Symptomatic is a term that pertains to the observable manifestations or particular conditions indicative of a medical condition or a particular disease. The term may be commonly associated with medicine and pathology but the term also extends to any discernible signs of a state of a phenomenon. Similar to medicine, though, the term “symptomatic” in biology refers to the manifestation of observable signs or symptoms. An example of the usage is “symptomatic treatment”, also known as palliative or supportive care that aims to alleviate the symptoms of a medical condition. This form of treatment though is focused on managing the symptoms and not directly addressing the underlying cause. Examples of such a type of treatment are pain management, anti-inflammatory medications, antiemetics, fever reducers, physical therapy, and nutritional support.

Etymology: The term “symptomatic” originates from the Greek words “symptōmatikos,” meaning indicative or symptomatic, derived from “symptōma,” which means a symptom or occurrence.
Compare:asymptomatic
See also: disease

Symptomatic vs Asymptomatic Patients (by Newman Regional Health):

What Is A Symptom?

As the term symptomatic revolves around the concept of symptom, let us define a symptom.

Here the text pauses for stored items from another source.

<file path="config.mk">
export PLATFORM = sky130hd
export DESIGN_NAME = pwm_array_peripheral
export DESIGN_NICKNAME = d
export VERILOG_FILES = /design/src/rtl/pwm_array_peripheral.sv
export SDC_FILE = /design/constraint.sdc
export NUM_CORES = 1
export LEC_CHECK = 0
export ABC_CLOCK_PERIOD_IN_PS = 4650
export CORE_MARGIN = 3
export CORE_UTILIZATION = 30
export CTS_CLUSTER_SIZE = 30
export DETAILED_ROUTE_END_ITERATION = 6
export PLACE_DENSITY = 0.49
export SYNTH_ARGS = -nofsm -noshare
export SYNTH_HDL_FRONTEND = slang
export SYNTH_HIERARCHICAL = 1
export SYNTH_SLANG_ARGS = --single-unit
</file>
<file path="constraint.sdc">
create_clock -name clk -period 4.65 [get_ports clk]
set_input_delay 0.6975 -clock clk [delete_from_list [all_inputs] [get_ports clk]]
set_output_delay 0.6975 -clock clk [all_outputs]
set_load 0.01 [all_outputs]
</file>
[src/rtl/rle_decompressor.sv]
// Run-length decompressor for one io_fsm byte lane: expands a length-prefixed
// stream of run/literal headers into addressed element writes and an eob pulse.
module rle_decompressor #(
  parameter int DATA_W    = 8,
  parameter int ADDR_W    = 8,
  parameter int BASE_ADDR = 0
) (
  input  logic              clk,
  input  logic              reset,
  input  logic              start,
  input  logic [DATA_W-1:0] in_data,
  input  logic              in_valid,
  output logic              in_ready,
  output logic              out_valid,
  output logic [DATA_W-1:0] out_data,
  output logic [ADDR_W-1:0] out_addr,
  output logic              eob,
  output logic              busy,
  output logic              err
);

  localparam logic [ADDR_W-1:0] BASE = ADDR_W'(BASE_ADDR);

  typedef enum logic [2:0] {IDLE, LEN, HDR, RUN_VAL, RUN_EMIT, LIT, DONE} state_t;

  state_t            state;
  logic [DATA_W-1:0] remaining;
  logic [DATA_W-1:0] cnt;
  logic [DATA_W-1:0] run_val;
  logic [ADDR_W-1:0] index;

  logic              xfer;
  logic              emit;
  logic              last;
  logic [DATA_W-1:0] emit_data;
  logic [DATA_W-1:0] hdr_len;
  state_t            exit_state;

  assign in_ready   = (state == LEN) || (state == HDR) || (state == RUN_VAL) || (state == LIT);
  assign xfer       = in_valid & in_ready;
  assign emit       = (state == RUN_EMIT) || (xfer && ((state == RUN_VAL) || (state == LIT)));
  assign emit_data  = (state == RUN_EMIT) ? run_val : in_data;
  assign last       = (cnt == DATA_W'(1));
  assign hdr_len    = {1'b0, in_data[DATA_W-2:0]} + DATA_W'(1);
  assign exit_state = (remaining == DATA_W'(1)) ? DONE : HDR;
  // eob can fire while already back in IDLE, and the object is still in flight then
  assign busy       = (state != IDLE) || eob;

  always_ff @(posedge clk or negedge reset) begin
    if (!reset) begin
      state     <= IDLE;
      remaining <= '0;
      cnt       <= '0;
      run_val   <= '0;
      index     <= '0;
      out_valid <= 1'b0;
      out_data  <= '0;
      out_addr  <= BASE;
      eob       <= 1'b0;
      err       <= 1'b0;
    end else begin
      out_valid <= emit;
      eob       <= 1'b0;
      if (emit) begin
        out_data  <= emit_data;
        out_addr  <= BASE + index;
        index     <= index + 1'b1;
        remaining <= remaining - 1'b1;
        cnt       <= cnt - 1'b1;
      end
      case (state)
        IDLE: begin
          if (start && !eob) begin
            state     <= LEN;
            remaining <= '0;
            index     <= '0;
            err       <= 1'b0;
          end
        end
        LEN: begin
          if (xfer) begin
            remaining <= in_data;
            if (in_data == '0) begin
              state <= DONE;
              eob   <= 1'b1;
            end else begin
              state <= HDR;
            end
          end
        end
        HDR: begin
          if (xfer) begin
            // Clip a header that claims more elements than the object has left
            if (hdr_len > remaining) begin
              cnt <= remaining;
              err <= 1'b1;
            end else begin
              cnt <= hdr_len;
            end
            state <= in_data[DATA_W-1] ? RUN_VAL : LIT;
          end
        end
        RUN_VAL: begin
          if (xfer) begin
            run_val <= in_data;
            state   <= last ? exit_state : RUN_EMIT;
          end
        end
        RUN_EMIT: begin
          if (last) state <= exit_state;
        end
        LIT: begin
          if (xfer && last) state <= exit_state;
        end
        DONE: begin
          // N=0 raised eob on entry; otherwise eob lands the cycle after the last write
          eob   <= ~eob;
          state <= IDLE;
        end
        default: state <= IDLE;
      endcase
    end
  end

endmodule
<file path="config.mk">
export PLATFORM = sky130hd
export DESIGN_NAME = adc_decim
export DESIGN_NICKNAME = d
export VERILOG_FILES = /design/src/rtl/adc_decim.sv
export SDC_FILE = /design/constraint.sdc
export NUM_CORES = 1
export LEC_CHECK = 0
export BUFFER_PORTS_ARGS = -buffer_cell sky130_fd_sc_hd__clkbuf_2
export CAP_MARGIN = 20
export CELL_PAD_IN_SITES_DETAIL_PLACEMENT = 0
export CELL_PAD_IN_SITES_GLOBAL_PLACEMENT = 1
export CORE_MARGIN = 2
export CORE_UTILIZATION = 40
export DETAILED_ROUTE_END_ITERATION = 8
export PLACE_DENSITY_LB_ADDON = 0.1
export SLEW_MARGIN = 10
export SYNTH_ARGS = -nofsm -noshare
export SYNTH_HDL_FRONTEND = slang
export SYNTH_SLANG_ARGS = --single-unit
</file>
<file path="constraint.sdc">
create_clock -name adc_clk -period 9 [get_ports adc_clk]
set_input_delay 0.45 -clock adc_clk [delete_from_list [all_inputs] [get_ports adc_clk]]
set_output_delay 0.45 -clock adc_clk [all_outputs]
set_load 0.03 [all_outputs]
</file>
<file path="src/rtl/adc_decim.sv">
// Boxcar decimator: averages 2^k samples of two signed ADC channels, streams {B,A} over AXI-Stream.
// Optional build macro ADC_DECIM_ROUND_EN selects round-half-up instead of floor truncation.
module adc_decim #(
  parameter int DW       = 16,
  parameter int MAX_LOG2 = 10,
  parameter int AW       = DW + MAX_LOG2
) (
  input  logic              adc_clk,
  input  logic              adc_rst,
  input  logic [DW-1:0]     adc_da,
  input  logic [DW-1:0]     adc_db,
  input  logic              cfg_en,
  input  logic [3:0]        cfg_log2_ratio,
  output logic [2*DW-1:0]   m_axis_tdata,
  output logic              m_axis_tvalid,
  input  logic              m_axis_tready,
  output logic              ovf_o,
  input  logic              ovf_clr
);

  typedef enum logic {IDLE, ACC} state_t;

  localparam logic [MAX_LOG2:0]     CNT_ONE = (MAX_LOG2+1)'(1);
  localparam logic signed [AW-1:0]  ACC_ONE = AW'(1);

  state_t                 state_q, state_d;
  logic signed [AW-1:0]   acc_a_q, acc_a_d, acc_b_q, acc_b_d;
  logic [MAX_LOG2-1:0]    cnt_q, cnt_d;
  logic [3:0]             k_q, k_d, k_clamp, k_cur;
  logic [MAX_LOG2:0]      cnt_last;
  logic                   absorb, last, drop;
  logic signed [AW-1:0]   sum_a, sum_b, rnd_a, rnd_b;
  logic [DW-1:0]          res_a, res_b;

  assign k_clamp = (cfg_log2_ratio > 4'(MAX_LOG2)) ? 4'(MAX_LOG2) : cfg_log2_ratio;

  always_ff @(posedge adc_clk) begin
    if (adc_rst) state_q <= IDLE;
    else         state_q <= state_d;
  end

  always_comb begin
    state_d = state_q;
    case (state_q)
      IDLE:    if (cfg_en)  state_d = ACC;
      ACC:     if (!cfg_en) state_d = IDLE;
      default: state_d = IDLE;
    endcase
  end

  // In IDLE the entry sample is already the first of the window, so it uses the freshly clamped k.
  always_comb begin
    absorb = 1'b0;
    k_cur  = k_q;
    case (state_q)
      IDLE: begin
        absorb = cfg_en;
        k_cur  = k_clamp;
      end
      ACC: begin
        absorb = cfg_en;
        k_cur  = k_q;
      end
      default: begin
        absorb = 1'b0;
        k_cur  = k_q;
      end
    endcase
  end

  assign cnt_last = (CNT_ONE << k_cur) - CNT_ONE;
  assign last     = absorb && ({1'b0, cnt_q} == cnt_last);
  assign sum_a    = acc_a_q + {{(AW-DW){adc_da[DW-1]}}, adc_da};
  assign sum_b    = acc_b_q + {{(AW-DW){adc_db[DW-1]}}, adc_db};

`ifdef ADC_DECIM_ROUND_EN
  logic signed [AW-1:0] bias;
  assign bias  = (k_cur == 4'd0) ? '0 : (ACC_ONE << (k_cur - 4'd1));
  assign rnd_a = sum_a + bias;
  assign rnd_b = sum_b + bias;
`else
  logic unused_one;
  assign unused_one = ACC_ONE[0];
  assign rnd_a = sum_a;
  assign rnd_b = sum_b;
`endif

  assign res_a = DW'(rnd_a >>> k_cur);
  assign res_b = DW'(rnd_b >>> k_cur);

  always_comb begin
    acc_a_d = '0;
    acc_b_d = '0;
    cnt_d   = '0;
    k_d     = k_q;
    if (last) begin
      k_d = k_clamp;
    end else if (absorb) begin
      acc_a_d = sum_a;
      acc_b_d = sum_b;
      cnt_d   = cnt_q + MAX_LOG2'(1);
      if (state_q == IDLE) k_d = k_clamp;
    end
  end

  // A result arriving while an unaccepted beat is held is dropped; the window still restarts.
  assign drop = last && m_axis_tvalid && !m_axis_tready;

  always_ff @(posedge adc_clk) begin
    if (adc_rst) begin
      acc_a_q       <= '0;
      acc_b_q       <= '0;
      cnt_q         <= '0;
      k_q           <= '0;
      m_axis_tdata  <= '0;
      m_axis_tvalid <= 1'b0;
      ovf_o         <= 1'b0;
    end else begin
      acc_a_q <= acc_a_d;
      acc_b_q <= acc_b_d;
      cnt_q   <= cnt_d;
      k_q     <= k_d;
      if (last && !drop) begin
        m_axis_tdata  <= {res_b, res_a};
        m_axis_tvalid <= 1'b1;
      end else if (m_axis_tvalid && m_axis_tready) begin
        m_axis_tvalid <= 1'b0;
      end
      if (drop)         ovf_o <= 1'b1;
      else if (ovf_clr) ovf_o <= 1'b0;
    end
  end

endmodule

</file>
File: src/rtl/alu_pkg.sv
// Shared definitions for the alu sharing arbiter: FSM encoding and alu_fun codes.
package alu_pkg;

  typedef enum logic [1:0] {
    IDLE = 2'b00,
    EXEC = 2'b01,
    RESP = 2'b10
  } state_e;

  localparam logic [3:0] FUN_ADD  = 4'd0;
  localparam logic [3:0] FUN_SLL  = 4'd1;
  localparam logic [3:0] FUN_SLT  = 4'd2;
  localparam logic [3:0] FUN_SLTU = 4'd3;
  localparam logic [3:0] FUN_XOR  = 4'd4;
  localparam logic [3:0] FUN_SRL  = 4'd5;
  localparam logic [3:0] FUN_OR   = 4'd6;
  localparam logic [3:0] FUN_AND  = 4'd7;
  localparam logic [3:0] FUN_SUB  = 4'd8;
  localparam logic [3:0] FUN_LUI  = 4'd9;
  localparam logic [3:0] FUN_SRA  = 4'd13;

endpackage

File: src/rtl/rr_arb2.sv
// Two-way combinational round-robin grant; prio breaks ties only.
module rr_arb2 (
  input  logic [1:0] valid,
  input  logic       prio,
  output logic       gnt,
  output logic       gnt_vld
);

  always_comb begin
    gnt_vld = |valid;
    gnt     = 1'b0;
    if (valid == 2'b11) gnt = prio;
    else                gnt = valid[1];
  end

endmodule

File: src/rtl/alu_share_arbiter.sv
// Shares one external combinational alu between the core (req 0) and debug (req 1)
// requesters; one operation in flight, result returned via a valid/ready response.
module alu_share_arbiter
  import alu_pkg::*;
#(
  parameter int WIDTH = 32,
  parameter int FUN_W = 4
) (
  input  logic             CLK,
  input  logic             RST,
  input  logic             req0_valid,
  output logic             req0_ready,
  input  logic [WIDTH-1:0] req0_srcA,
  input  logic [WIDTH-1:0] req0_srcB,
  input  logic [FUN_W-1:0] req0_fun,
  output logic             rsp0_valid,
  input  logic             rsp0_ready,
  output logic [WIDTH-1:0] rsp0_result,
  input  logic             req1_valid,
  output logic             req1_ready,
  input  logic [WIDTH-1:0] req1_srcA,
  input  logic [WIDTH-1:0] req1_srcB,
  input  logic [FUN_W-1:0] req1_fun,
  output logic             rsp1_valid,
  input  logic             rsp1_ready,
  output logic [WIDTH-1:0] rsp1_result,
  output logic [WIDTH-1:0] alu_srcA,
  output logic [WIDTH-1:0] alu_srcB,
  output logic [FUN_W-1:0] alu_fun,
  input  logic [WIDTH-1:0] alu_result,
  output logic             busy
);

  state_e           state_q, state_d;
  logic             prio_q, prio_d;
  logic             g_q, g_d;
  logic [WIDTH-1:0] srca_q, srca_d;
  logic [WIDTH-1:0] srcb_q, srcb_d;
  logic [FUN_W-1:0] fun_q, fun_d;
  logic [WIDTH-1:0] result_q, result_d;

  logic gnt, gnt_vld, accept, done;

  rr_arb2 u_arb (
    .valid   ({req1_valid, req0_valid}),
    .prio    (prio_q),
    .gnt     (gnt),
    .gnt_vld (gnt_vld)
  );

  assign accept = (state_q == IDLE) && gnt_vld;
  assign done   = (state_q == RESP) && (g_q ? rsp1_ready : rsp0_ready);

  always_ff @(posedge CLK) begin
    if (RST) begin
      state_q  <= IDLE;
      prio_q   <= 1'b0;
      g_q      <= 1'b0;
      srca_q   <= '0;
      srcb_q   <= '0;
      fun_q    <= '0;
      result_q <= '0;
    end else begin
      state_q  <= state_d;
      prio_q   <= prio_d;
      g_q      <= g_d;
      srca_q   <= srca_d;
      srcb_q   <= srcb_d;
      fun_q    <= fun_d;
      result_q <= result_d;
    end
  end

  always_comb begin
    state_d = state_q;
    case (state_q)
      IDLE:    if (gnt_vld) state_d = EXEC;
      EXEC:    state_d = RESP;
      RESP:    if (done) state_d = IDLE;
      default: state_d = IDLE;
    endcase
  end

  always_comb begin
    prio_d   = prio_q;
    g_d      = g_q;
    srca_d   = srca_q;
    srcb_d   = srcb_q;
    fun_d    = fun_q;
    result_d = result_q;
    if (accept) begin
      g_d    = gnt;
      srca_d = gnt ? req1_srcA : req0_srcA;
      srcb_d = gnt ? req1_srcB : req0_srcB;
      fun_d  = gnt ? req1_fun  : req0_fun;
    end
    if (state_q == EXEC) result_d = alu_result;
    // The requester just served loses the next tie.
    if (done) prio_d = ~g_q;
  end

  always_comb begin
    req0_ready  = ~RST && accept && !gnt;
    req1_ready  = ~RST && accept &&  gnt;
    rsp0_valid  = (state_q == RESP) && !g_q;
    rsp1_valid  = (state_q == RESP) &&  g_q;
    rsp0_result = rsp0_valid ? result_q : '0;
    rsp1_result = rsp1_valid ? result_q : '0;
    busy        = (state_q != IDLE);
  end

  assign alu_srcA = srca_q;
  assign alu_srcB = srcb_q;
  assign alu_fun  = fun_q;

endmodule
File: config.mk
export PLATFORM = sky130hd
export DESIGN_NAME = alu_share_arbiter
export DESIGN_NICKNAME = d
export VERILOG_FILES = /design/src/rtl/alu_pkg.sv /design/src/rtl/rr_arb2.sv /design/src/rtl/alu_share_arbiter.sv
export SDC_FILE = /design/constraint.sdc
export NUM_CORES = 1
export LEC_CHECK = 0
export ABC_CLOCK_PERIOD_IN_PS = 1600
export BUFFER_PORTS_ARGS = -buffer_cell sky130_fd_sc_hd__buf_2
export CAP_MARGIN = 20
export CORE_AREA = 2 2 121 123
export DETAILED_ROUTE_END_ITERATION = 8
export DIE_AREA = 0 0 123 125
export GPL_ROUTABILITY_DRIVEN = 0
export PLACE_DENSITY = 0.65
export SLEW_MARGIN = 15
export SYNTH_ARGS = -nofsm -noshare
export SYNTH_HDL_FRONTEND = slang
export SYNTH_HIERARCHICAL = 1
export SYNTH_SLANG_ARGS = --single-unit
File: constraint.sdc
create_clock -name CLK -period 1.6 [get_ports CLK]
set_input_delay 0.08 -clock CLK [delete_from_list [all_inputs] [get_ports CLK]]
set_output_delay 0.08 -clock CLK [all_outputs]
set_load 0.02 [all_outputs]
# Word-level counts from Yosys, hierarchy flattened
# Cells that the tools add are included.
# totals
regBits	104
latchBits	0
ram_bits	0
mem_bits_ro	0
inputBits	174
out_inout_bits	137
wordCells	37
mem_count	0
# classes
add_sub_neg	0
n_mul	0
n_div	0
order_cmp	0
n_eq_ne	5
shift	0
mux	10
bitwise	2
reduce_logical	13
# op_table
cell	n
32-bit two-way mux	4
1-bit logical AND	7
2-bit one-hot mux with 3 select lines	1
2-bit equality test, second input constant	2
2-bit two-way mux	2
4-bit two-way mux	1
2-bit != test, second input constant	2
2-bit by 1-bit equality test with 1-bit output, second input constant	1
1-bit logical NOT	2
2-bit logical NOT	1
1-bit two-way mux	2
1-bit inverter	2
2-bit AND reduction	1
2-bit nonzero test	1
2-bit OR reduction	1

# Longest topological paths before layout
# Gate-level depths: netlist of run 1.
# logic_depth
depth_word	4
mapped_depth	7
depth_no_buf	5

# By module
# Netlist of run 1, hierarchy kept.
# by_module_without_submodules
module	instances	cells_per_inst	area_each_um2	seq_area_each_um2
alu_share_arbiter	1	465	4576.9	2082.0
rr_arb2	1	3	17.5	0.0

# Least setup slack after synthesis of run 1
# Ideal clock, no wire load.
# synth_path
path_kind	register to output
from	register state_q[1]
to	output port req0_ready
t_arrival_ns	1.296
required_ns	1.520
setup_slack_ns	0.224
path_stages_with_launch	7
n_path_buf	3
path_cell_list	dfxtp_1 nor3b_2 nand2b_1 buf_2 buf_6 buf_6 nor2_1
# synth_between
elab_chain_cells	4
# synth_lines
element	line_no	text
start: declaration	alu_share_arbiter.sv:34	state_e state_q, state_d;
start signal: assignment	alu_share_arbiter.sv:64	state_q <= state_d;
2-bit logical NOT	alu_share_arbiter.sv:51	assign accept = (state_q == IDLE) && gnt_vld;
1-bit logical AND	alu_share_arbiter.sv:51	
1-bit logical AND (2 in series)	alu_share_arbiter.sv:103	req0_ready = ~RST && accept && !gnt;
end: declaration	alu_share_arbiter.sv:12	output logic req0_ready,
# No other way between the ends.

# Worst setup path after layout of run 1
# layout_path
from	register state_q[1]
to	output port rsp0_result[8]
# layout_between
elab_chain_cells	3
# layout_lines
element	line_no	text
2-bit equality test	alu_share_arbiter.sv:105	rsp0_valid = (state_q == RESP) && !g_q;
1-bit logical AND	alu_share_arbiter.sv:105	
32-bit two-way mux	alu_share_arbiter.sv:107	rsp0_result = rsp0_valid ? result_q : '0;
end: declaration	alu_share_arbiter.sv:18	output logic [WIDTH-1:0] rsp0_result,
# No other way between the ends.

==> results.toml, run 1 <==
[run_status]
outcome = "finished with violations"
violations = "setup timing"

[yosys]
synth_nets = 642
ys_ff_latch = 104
synth_cells = 468
syn_area_mm2 = 0.00459
ys_warn_count = 6
yosysSeqAreaShare_pct = 45.3
syn_avg_cell_area_um2 = 9.82
yosysUniqueCellTypes = 25

[floorplanning]
pin_count = 311
start_util_pct = 32.3
die_h_um = 125
core_region_area_mm2 = 0.0142
rows = 44
dieArea_mm2 = 0.0154
die_w_um = 123

[global_route]
antenna_found_initial = 2
grtUsageMet3_pct = 5.84
grt_pass1_wl_um = 25000
busiest_layer = "met2"
use_met1_pct = 22.9
met2_usage_pct = 38.5
grt_overflow = 0
grt_pass1_vias = 4722
grt.total_usage_pct = 21.2
grt_start_max_net_pins = 35

[timing]
worst_slack_ns = -0.0913
tns_ns = -1.84
whs_ns = 0.00405
setup_viol = 34
worstMarginPinSlew_ns = 0.373
max_freq_mhz = 591
hold_viol = 0
skew_ns = 0.00801
rsz0062_at_grt = "yes"
relSlewSlack_pct = 75.1
report.final.slew_viol_count = 0
period_needed_ns = 1.69
fin_crit_sh_pct = 106

[critical_path]
critical_path.max_fanout = 9
critPathRequiredTime_ns = 1.52
crit_arrival_ns = 1.61
path_class = "reg2out"
cp-start-kind = "flip-flop"
worstSetupEndpointType = "output port"

[routing]
dr.first_iter.drc_count = 178
totalWireLength_um = 17600
ant_nets = 0
drt_pass1_iterations = 4
routedWlPerCell_um = 17.4
vias = 4873
drc_errors = 0
via_per_inst = 4.82

[place]
place_ws_ns = 0.152
io_buffers = 310
dpl.cell_count = 933
hpwl_um = 10800

[cts]
clk_latency_ns = 0.35
cts_buffer_depth = 2
ctsRootBufferMaster = "clkbuf_16"
clkSlewWorstSetupHoldPaths_ns = 0.06
cts_tree = "done"
cts_max_level = 3
cts_buffers = 9
clock_sinks = 104

[layout]
fin_cells = 1011
syn_to_final_growth_pct = 70.2
utilization_pct = 55.1
layout-drive-gt1-share_pct = 49.8
fin_nets = 996

[min_path]
hold_path_class = "in2reg"

[pwr]
vdd_drop_max_uv = 585
leakagePower_uw = 0.00372
cellPowerDensity_mw_per_mm2 = 870

[job]
maxCapViolations = 0
==> through the flow <==
| stage | total power, uW | area [um^2] |
|---|---|---|
| finish | 6810 | 7820 |
| global route | 7110 | 7820 |
| CTS | 6810 | 7520 |
| detailed placement | 4440 | 6400 |
| global placement | 4430 | 6400 |
| floorplan | 3820 | 4590 |
==> state kept, by name (all words and copies together) (netlist names) <==
signal,flops
alu_srcA,32
alu_srcB,32
result_q,32
alu_fun,4
state_q,2
g_q,1
prio_q,1
==> cell usage after synthesis <==
cell / n / area, um^2
dfxtp_1: 104 / 2080
mux2i_1: 69 / 691
nand2_1: 64 / 240
o2bb2ai_1: 59 / 517
a21oi_1: 34 / 170
and2_1: 34 / 213
and3_1: 33 / 206
buf_2: 23 / 115
clkbuf_1: 13 / 48.8
o2bb2ai_2: 9 / 135
buf_1: 4 / 15.0
buf_4: 3 / 22.5
inv_1: 3 / 11.3
buf_6: 2 / 22.5
nand2b_1: 2 / 12.5
nor2_1: 2 / 7.51
nor2b_1: 2 / 12.5
a2111oi_2: 1 / 15.0
a21boi_1: 1 / 7.51
a22o_1: 1 / 8.76
and2b_4: 1 / 10.0
nor2_2: 1 / 6.26
nor3b_2: 1 / 12.5
or2_1: 1 / 6.26
or2_2: 1 / 6.26
==> per-layer routing <==
metal | wire, um | up-vias
li1 | - | 2372
met1 | 6810 | 2273
met2 | 9200 | 200
met3 | 1200 | 28
met4 | 434 | 0
met5 | 0 | -
==> layout by cell type (no fill, tap or decap), drive strengths merged, types with 2 or more instances in the layout <==
master       instances
a21oi               34
and2                34
and2b                5
and3                33
buf                334
bufbuf               2
clkbuf              13
clkinvlp             2
dfxtp              104
diode                2
dlygate4sd3         46
inv                  3
mux2i               69
nand2               64
nand2b               2
nor2                 3
nor2b                2
o2bb2ai             68
or2                  2
==> area by class of cell <==
| cell class | count | area (um^2) |
|---|---|---|
| clock buffer | 11 | 233 |
| inverter | 3 | 11.3 |
| sequential | 104 | 2090 |
| antenna | 2 | 5.00 |
| clock inverter | 3 | 45.0 |
| multi-input combinational | 320 | 2460 |
| timing repair buffer | 384 | 2750 |
| fill | 1296 | 6380 |
| tap | 184 | 230 |
==> cell families (layout without fill, tap and decap cells) <==
| kind of cell | count (synthesis) | in the layout | share of synthesized area (%) |
|---|---|---|---|
| multiplexers | 69 | 69 | 15.0 |
| buffers and inverters | 48 | 401 | 5.12 |
| AND/OR/NAND/NOR | 142 | 146 | 16.0 |
| AO/OA/AOI/OAI | 105 | 105 | 18.6 |
| other | 0 | 2 | 0 |
| flip-flops | 104 | 104 | 45.3 |
==> path summary, 6_finish.rpt <==
| check | startpoint | endpoint | slack [ns] | cells after the start |
|---|---|---|---|---|
| max | state_q[1]$_SDFFE_PP0P_ | rsp0_result[8] | -0.09 | 5 |
| min | alu_result[1] | result_q[1]$_SDFFE_PP0N_ | 0.004 | 3 |
| max reg2reg | state_q[0]$_SDFFE_PP0P_ | alu_srcB[1]$_SDFFE_PP0P_ | 0.08 | 7 |
| min reg2reg | alu_srcA[16]$_SDFFE_PP0P_ | alu_srcA[16]$_SDFFE_PP0P_ | 0.46 | 1 |
==> worst max-delay path, stage by stage (launching register included) <==
cell and delay, ns:
dfxtp_4 0.37, nor2b_4 0.18, buf_12 0.15, and2b_4 0.25
and2_1 0.16, buf_4 0.14
==> power breakdown <==
group,internal [uW],switching [uW]
logic,787,890
clock network,1200,948
registers,2830,154
==> what timing repair did <==
action / CTS / global route
cloned: 7 / 3
hold buffers: 46 / 0
resized for setup: 85 / 66
endpoints found under the setup margin: 62 / 89
endpoints found under the hold margin: 43 / 0
pin swaps: 8 / 14
buffers inserted: 2 / 4
Power figures use the tool's default switching activity.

A symptom refers to any observable indications or manifestations of a medical condition, disease, or disorder. It is essential in the diagnostic process as the patient reports to a medical specialist, to determine the condition.

Symptoms and signs are two distinctive terms in medicine although they may appear to be the same. Signs are measurable and observable indicators of a condition that are detected by healthcare professionals, such as during a clinical examination, laboratory test, or other diagnostic procedures. Symptoms are subjective in a way that the individual feels or experiences and reports to a healthcare provider.

Examples of symptoms are pain, fatigue, nausea, dizziness, and headache as opposed to signs such as elevated blood pressure, a skin rash, high blood glucose levels, and abnormal heart sounds.

Symptoms may be classified into physical, behavioral, and physiological. Below is the symptomatic classification:

  • Physical symptoms: examples are pain, fever, swelling, abnormalities in vital signs, and changes in  skin color or texture
  • Behavioral symptoms: examples are mood, sleep disturbances, cognitive impairments, and shifts in appetite, encompassing changes in the individual’s cognitive and emotional processes
  • Physiological symptoms: changes in the physiology, which are associated with changes in biochemical pathways, genetic expressions, or cellular functions.

 

Examples In Biology

In the realm of biology, the term symptomatic is often associated with the following:

  • Symptomatic patients, i.e., individuals exhibiting observable signs or showing symptoms of a medical condition (as opposed to asymptomatic patients)
  • Symptomatic analysis, i.e., examination and interpretation of observable symptoms and signs to determine, for example, the severity of the disease or medical condition
  • Symptomatic relief, similar to symptomatic treatment, symptomatic relief targets the symptoms of a disease, providing relief but not necessarily curing the condition
  • Symptomatic markers, i.e., molecular markers that characterize certain diseases

 

NOTE IT!

Complexity of Symptoms and Diagnostic Significance


An interesting note about symptomatic conditions is the variation of symptoms among individuals with the same medical condition. Possible factors that contribute to this variability are genetic predisposition, overall health, and environmental influences.  Thus, the intricacy of symptoms is alleviated with the advancement of diagnostic technology and tests, facilitating a more accurate and timely determination of the underlying cause, especially for individuals without clear symptoms, such as in the case of asymptomatic individuals who may be unaware of the presence of the disease or infections. Thus, sick individuals who do not show discernible symptoms have a higher tendency to spread the disease. Understanding whether an individual is symptomatic or asymptomatic is crucial to effective disease management and public health efforts.